┌─ Records for processing

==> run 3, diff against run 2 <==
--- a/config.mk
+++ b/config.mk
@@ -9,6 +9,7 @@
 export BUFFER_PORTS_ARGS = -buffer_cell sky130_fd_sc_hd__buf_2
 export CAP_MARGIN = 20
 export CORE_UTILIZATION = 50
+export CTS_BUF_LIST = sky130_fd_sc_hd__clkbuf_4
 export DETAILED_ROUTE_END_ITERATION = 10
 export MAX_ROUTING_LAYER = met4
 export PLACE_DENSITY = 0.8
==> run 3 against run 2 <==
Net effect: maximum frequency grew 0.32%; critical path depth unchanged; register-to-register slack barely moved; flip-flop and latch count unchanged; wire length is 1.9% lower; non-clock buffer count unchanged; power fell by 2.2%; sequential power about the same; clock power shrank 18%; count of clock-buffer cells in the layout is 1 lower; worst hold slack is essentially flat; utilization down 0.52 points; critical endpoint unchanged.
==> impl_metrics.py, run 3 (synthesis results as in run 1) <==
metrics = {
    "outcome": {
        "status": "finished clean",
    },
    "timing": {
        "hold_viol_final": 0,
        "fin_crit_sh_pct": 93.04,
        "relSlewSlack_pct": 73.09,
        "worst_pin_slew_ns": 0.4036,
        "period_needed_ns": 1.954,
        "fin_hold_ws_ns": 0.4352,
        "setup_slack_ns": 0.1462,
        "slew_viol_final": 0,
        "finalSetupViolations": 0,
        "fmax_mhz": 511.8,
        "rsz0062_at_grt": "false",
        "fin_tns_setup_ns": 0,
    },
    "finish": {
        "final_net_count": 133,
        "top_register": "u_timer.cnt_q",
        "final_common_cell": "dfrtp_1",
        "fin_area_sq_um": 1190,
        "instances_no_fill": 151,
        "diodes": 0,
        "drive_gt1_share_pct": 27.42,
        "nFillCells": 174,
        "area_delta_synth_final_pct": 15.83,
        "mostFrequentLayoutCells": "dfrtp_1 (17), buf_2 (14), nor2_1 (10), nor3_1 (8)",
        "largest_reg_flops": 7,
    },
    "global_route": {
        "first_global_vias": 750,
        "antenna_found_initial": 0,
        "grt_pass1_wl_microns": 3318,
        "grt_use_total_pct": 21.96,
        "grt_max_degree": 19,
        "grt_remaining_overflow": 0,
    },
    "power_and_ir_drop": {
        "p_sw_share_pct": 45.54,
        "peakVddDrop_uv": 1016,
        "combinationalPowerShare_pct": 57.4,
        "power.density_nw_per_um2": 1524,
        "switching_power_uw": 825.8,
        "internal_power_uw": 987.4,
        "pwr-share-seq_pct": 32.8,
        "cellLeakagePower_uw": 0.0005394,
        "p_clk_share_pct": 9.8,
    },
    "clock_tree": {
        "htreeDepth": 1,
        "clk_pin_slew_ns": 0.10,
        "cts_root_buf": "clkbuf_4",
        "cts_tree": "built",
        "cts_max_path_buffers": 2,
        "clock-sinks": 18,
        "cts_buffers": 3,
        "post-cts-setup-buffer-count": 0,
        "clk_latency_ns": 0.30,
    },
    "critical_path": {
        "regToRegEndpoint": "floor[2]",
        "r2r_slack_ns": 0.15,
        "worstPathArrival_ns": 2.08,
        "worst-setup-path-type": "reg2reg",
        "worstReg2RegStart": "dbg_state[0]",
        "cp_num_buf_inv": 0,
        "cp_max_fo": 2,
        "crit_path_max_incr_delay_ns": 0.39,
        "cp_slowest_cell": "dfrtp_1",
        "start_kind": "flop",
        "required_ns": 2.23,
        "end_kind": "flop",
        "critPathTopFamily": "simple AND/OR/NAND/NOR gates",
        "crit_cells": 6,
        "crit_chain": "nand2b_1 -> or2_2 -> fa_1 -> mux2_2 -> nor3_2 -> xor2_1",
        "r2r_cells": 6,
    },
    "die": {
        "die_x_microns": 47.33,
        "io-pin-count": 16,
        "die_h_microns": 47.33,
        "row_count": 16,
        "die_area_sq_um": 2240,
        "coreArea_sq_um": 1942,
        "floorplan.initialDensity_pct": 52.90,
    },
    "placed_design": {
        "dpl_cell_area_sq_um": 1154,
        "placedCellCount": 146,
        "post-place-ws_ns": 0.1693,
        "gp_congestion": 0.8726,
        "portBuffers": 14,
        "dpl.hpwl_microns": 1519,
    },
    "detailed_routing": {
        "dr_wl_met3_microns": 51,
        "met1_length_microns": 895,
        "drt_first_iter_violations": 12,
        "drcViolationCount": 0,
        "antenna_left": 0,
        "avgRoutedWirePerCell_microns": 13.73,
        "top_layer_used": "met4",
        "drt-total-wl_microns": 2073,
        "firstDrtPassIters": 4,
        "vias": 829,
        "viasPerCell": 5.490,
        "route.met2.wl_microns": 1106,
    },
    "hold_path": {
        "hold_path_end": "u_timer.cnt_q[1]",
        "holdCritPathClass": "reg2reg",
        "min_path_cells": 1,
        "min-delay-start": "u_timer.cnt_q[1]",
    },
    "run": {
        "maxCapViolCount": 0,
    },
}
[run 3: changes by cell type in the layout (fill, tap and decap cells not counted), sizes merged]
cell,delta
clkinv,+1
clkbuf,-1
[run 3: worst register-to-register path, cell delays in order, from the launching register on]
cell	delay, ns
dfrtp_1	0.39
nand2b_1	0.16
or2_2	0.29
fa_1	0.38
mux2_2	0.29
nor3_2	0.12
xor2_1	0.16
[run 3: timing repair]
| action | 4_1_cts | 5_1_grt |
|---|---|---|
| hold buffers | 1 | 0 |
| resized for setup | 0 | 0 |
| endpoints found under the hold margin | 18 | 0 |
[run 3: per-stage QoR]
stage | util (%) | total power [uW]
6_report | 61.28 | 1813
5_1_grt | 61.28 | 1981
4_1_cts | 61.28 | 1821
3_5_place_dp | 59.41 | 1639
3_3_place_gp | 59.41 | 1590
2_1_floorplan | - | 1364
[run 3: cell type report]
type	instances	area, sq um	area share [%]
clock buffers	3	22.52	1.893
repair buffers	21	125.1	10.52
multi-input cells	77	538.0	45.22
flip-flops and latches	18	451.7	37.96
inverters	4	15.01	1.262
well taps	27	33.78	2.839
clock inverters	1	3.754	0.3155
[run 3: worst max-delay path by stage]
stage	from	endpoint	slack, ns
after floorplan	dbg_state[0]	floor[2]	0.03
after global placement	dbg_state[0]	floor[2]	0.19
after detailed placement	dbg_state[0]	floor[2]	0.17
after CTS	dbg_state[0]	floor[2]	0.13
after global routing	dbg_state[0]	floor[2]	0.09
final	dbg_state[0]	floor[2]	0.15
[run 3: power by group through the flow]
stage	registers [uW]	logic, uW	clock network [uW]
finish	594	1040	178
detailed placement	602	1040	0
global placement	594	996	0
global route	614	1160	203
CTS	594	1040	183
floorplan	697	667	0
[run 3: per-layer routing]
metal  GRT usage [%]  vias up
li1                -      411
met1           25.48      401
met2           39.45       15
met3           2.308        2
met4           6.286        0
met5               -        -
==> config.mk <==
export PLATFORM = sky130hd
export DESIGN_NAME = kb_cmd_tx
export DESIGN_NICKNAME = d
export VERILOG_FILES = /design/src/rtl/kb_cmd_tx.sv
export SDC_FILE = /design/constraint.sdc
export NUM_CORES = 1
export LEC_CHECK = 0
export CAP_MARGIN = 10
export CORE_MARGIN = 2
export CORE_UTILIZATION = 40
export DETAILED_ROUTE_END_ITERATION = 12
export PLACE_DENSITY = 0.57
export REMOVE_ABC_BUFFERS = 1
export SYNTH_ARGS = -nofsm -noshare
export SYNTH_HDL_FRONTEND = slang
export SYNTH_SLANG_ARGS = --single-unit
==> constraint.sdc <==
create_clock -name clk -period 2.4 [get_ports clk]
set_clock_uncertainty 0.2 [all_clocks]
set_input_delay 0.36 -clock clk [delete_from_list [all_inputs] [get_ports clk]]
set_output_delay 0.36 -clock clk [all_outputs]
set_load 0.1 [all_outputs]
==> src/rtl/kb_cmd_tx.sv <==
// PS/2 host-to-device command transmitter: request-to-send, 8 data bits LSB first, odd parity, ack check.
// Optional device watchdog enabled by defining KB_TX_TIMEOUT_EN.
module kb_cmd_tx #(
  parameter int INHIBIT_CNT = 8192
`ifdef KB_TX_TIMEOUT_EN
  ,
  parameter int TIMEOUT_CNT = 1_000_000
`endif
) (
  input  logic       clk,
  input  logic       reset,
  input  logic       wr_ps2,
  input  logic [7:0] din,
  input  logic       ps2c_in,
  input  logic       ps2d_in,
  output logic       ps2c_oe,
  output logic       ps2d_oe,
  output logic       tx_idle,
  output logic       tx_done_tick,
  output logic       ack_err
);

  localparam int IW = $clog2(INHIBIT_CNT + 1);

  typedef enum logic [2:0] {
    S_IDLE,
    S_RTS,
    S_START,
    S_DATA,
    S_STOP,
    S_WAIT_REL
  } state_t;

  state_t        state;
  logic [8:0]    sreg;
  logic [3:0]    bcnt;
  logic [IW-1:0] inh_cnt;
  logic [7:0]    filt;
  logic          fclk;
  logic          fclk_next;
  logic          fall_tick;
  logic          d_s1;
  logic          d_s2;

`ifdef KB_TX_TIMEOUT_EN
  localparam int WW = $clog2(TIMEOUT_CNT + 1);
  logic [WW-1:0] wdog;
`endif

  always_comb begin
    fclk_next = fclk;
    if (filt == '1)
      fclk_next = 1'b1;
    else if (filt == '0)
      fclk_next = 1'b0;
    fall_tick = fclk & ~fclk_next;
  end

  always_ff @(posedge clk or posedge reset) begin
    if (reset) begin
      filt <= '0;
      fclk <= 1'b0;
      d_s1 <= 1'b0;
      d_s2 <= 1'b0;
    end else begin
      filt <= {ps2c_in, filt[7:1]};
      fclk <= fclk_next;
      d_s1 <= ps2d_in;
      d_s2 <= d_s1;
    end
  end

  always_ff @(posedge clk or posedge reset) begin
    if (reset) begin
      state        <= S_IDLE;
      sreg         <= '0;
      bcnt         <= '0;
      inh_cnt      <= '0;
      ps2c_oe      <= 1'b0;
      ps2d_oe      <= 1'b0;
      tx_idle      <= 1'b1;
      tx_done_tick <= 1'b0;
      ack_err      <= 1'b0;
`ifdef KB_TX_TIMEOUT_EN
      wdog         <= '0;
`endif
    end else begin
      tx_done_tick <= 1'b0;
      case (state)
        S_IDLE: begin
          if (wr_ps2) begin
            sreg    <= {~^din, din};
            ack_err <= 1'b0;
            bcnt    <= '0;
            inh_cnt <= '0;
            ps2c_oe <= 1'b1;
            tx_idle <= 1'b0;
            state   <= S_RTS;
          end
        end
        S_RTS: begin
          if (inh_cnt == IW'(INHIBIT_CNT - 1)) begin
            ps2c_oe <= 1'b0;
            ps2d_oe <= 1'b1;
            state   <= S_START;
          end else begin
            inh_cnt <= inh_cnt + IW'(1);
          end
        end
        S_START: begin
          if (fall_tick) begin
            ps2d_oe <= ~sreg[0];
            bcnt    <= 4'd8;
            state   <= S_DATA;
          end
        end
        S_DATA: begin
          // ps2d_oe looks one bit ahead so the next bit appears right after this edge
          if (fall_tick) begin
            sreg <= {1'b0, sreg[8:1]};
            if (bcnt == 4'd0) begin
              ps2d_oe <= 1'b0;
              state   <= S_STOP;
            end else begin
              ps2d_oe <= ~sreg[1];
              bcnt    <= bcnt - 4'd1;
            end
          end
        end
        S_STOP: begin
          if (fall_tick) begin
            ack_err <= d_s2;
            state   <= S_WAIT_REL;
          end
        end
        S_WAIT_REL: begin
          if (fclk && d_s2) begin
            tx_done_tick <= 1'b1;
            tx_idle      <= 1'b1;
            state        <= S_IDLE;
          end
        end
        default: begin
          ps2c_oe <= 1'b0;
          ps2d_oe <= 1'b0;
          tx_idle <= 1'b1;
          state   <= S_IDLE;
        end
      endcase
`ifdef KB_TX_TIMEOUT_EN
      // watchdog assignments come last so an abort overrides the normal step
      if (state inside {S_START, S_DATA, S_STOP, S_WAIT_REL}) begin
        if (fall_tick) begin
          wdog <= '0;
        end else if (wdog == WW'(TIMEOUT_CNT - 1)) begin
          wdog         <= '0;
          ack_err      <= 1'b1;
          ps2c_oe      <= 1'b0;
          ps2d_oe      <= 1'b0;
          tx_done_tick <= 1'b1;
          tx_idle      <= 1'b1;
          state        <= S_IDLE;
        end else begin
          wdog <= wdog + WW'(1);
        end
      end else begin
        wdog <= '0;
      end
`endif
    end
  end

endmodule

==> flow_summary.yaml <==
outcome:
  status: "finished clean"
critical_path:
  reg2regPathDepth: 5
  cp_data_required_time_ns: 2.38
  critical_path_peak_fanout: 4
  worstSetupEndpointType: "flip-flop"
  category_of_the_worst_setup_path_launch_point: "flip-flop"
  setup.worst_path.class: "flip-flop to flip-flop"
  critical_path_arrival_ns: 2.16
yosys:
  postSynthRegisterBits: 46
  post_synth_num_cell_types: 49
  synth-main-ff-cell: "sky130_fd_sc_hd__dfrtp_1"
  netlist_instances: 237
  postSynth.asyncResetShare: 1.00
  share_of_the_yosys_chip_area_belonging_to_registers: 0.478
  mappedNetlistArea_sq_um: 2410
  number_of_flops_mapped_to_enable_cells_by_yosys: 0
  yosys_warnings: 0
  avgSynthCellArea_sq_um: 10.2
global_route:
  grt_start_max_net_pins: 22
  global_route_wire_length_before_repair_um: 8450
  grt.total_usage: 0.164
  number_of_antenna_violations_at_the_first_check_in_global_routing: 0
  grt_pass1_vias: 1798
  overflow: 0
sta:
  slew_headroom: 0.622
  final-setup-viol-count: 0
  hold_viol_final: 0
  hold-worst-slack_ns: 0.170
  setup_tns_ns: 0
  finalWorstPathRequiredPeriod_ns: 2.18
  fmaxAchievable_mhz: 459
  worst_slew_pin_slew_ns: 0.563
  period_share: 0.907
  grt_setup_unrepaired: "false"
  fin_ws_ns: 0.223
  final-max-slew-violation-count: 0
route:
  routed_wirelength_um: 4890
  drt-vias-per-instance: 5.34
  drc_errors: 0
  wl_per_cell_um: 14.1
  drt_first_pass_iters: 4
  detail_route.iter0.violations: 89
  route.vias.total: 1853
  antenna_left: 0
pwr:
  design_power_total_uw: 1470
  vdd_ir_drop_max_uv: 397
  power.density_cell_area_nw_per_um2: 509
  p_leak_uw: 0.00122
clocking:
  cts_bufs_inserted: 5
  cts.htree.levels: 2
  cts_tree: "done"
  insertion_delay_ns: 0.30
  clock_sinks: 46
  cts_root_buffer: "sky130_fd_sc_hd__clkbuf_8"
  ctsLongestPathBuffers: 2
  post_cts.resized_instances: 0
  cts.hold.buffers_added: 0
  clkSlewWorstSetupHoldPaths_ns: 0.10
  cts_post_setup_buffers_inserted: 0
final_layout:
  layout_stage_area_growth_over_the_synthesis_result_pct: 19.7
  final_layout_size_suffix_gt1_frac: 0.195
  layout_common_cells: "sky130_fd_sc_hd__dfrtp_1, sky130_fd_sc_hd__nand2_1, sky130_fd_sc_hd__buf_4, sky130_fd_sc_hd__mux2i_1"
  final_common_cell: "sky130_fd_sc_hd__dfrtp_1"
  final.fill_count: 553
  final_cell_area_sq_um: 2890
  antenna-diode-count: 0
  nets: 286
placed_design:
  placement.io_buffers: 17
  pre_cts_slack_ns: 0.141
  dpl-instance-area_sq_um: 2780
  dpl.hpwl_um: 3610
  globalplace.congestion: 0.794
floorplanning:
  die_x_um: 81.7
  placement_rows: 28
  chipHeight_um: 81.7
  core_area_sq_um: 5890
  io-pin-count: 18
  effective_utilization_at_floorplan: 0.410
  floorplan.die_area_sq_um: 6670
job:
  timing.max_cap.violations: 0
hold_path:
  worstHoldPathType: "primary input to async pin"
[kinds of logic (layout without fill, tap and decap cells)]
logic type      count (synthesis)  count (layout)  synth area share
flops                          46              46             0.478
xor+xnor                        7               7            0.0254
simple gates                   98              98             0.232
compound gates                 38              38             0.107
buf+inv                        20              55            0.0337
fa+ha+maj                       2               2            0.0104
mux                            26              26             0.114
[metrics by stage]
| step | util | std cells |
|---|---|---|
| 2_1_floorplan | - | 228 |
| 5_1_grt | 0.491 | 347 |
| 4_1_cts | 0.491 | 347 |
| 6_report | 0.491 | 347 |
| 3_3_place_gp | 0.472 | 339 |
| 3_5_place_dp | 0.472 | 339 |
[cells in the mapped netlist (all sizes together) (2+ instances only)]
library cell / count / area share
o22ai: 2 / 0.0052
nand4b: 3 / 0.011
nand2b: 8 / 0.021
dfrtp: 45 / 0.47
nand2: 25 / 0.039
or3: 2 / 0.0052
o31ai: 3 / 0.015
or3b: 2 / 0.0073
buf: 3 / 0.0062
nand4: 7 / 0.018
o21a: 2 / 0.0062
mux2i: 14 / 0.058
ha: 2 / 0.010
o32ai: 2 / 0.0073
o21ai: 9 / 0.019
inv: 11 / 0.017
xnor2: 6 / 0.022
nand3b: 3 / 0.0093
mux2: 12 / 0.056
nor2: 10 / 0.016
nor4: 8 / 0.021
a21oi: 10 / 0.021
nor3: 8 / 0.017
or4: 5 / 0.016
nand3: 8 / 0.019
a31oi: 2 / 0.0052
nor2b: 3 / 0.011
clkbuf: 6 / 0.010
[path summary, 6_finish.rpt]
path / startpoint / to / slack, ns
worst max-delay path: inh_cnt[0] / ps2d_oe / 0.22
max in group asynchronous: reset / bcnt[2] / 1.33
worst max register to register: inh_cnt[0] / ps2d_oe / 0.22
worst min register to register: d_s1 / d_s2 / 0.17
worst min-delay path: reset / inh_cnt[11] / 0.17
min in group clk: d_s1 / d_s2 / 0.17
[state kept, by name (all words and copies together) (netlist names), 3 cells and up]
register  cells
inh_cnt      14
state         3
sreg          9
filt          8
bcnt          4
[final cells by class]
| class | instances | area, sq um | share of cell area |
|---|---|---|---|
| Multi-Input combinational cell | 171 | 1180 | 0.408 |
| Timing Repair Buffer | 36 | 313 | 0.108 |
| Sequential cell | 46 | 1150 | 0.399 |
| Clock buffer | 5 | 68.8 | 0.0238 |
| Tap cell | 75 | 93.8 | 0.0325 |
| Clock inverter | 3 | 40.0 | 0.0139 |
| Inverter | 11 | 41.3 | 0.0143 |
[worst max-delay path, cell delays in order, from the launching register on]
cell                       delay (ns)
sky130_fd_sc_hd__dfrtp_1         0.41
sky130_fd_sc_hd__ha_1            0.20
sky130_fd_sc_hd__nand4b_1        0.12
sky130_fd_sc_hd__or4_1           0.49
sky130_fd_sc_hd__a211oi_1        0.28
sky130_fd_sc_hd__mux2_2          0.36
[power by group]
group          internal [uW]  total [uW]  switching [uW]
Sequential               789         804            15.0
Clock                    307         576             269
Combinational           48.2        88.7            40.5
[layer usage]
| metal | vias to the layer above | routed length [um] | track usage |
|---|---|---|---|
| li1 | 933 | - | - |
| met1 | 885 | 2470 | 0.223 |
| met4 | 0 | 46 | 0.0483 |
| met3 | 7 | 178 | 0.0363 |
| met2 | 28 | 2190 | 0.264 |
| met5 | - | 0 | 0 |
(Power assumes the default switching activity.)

└─

Count the lines of the records that contain the word "inverters". Give only the count.

2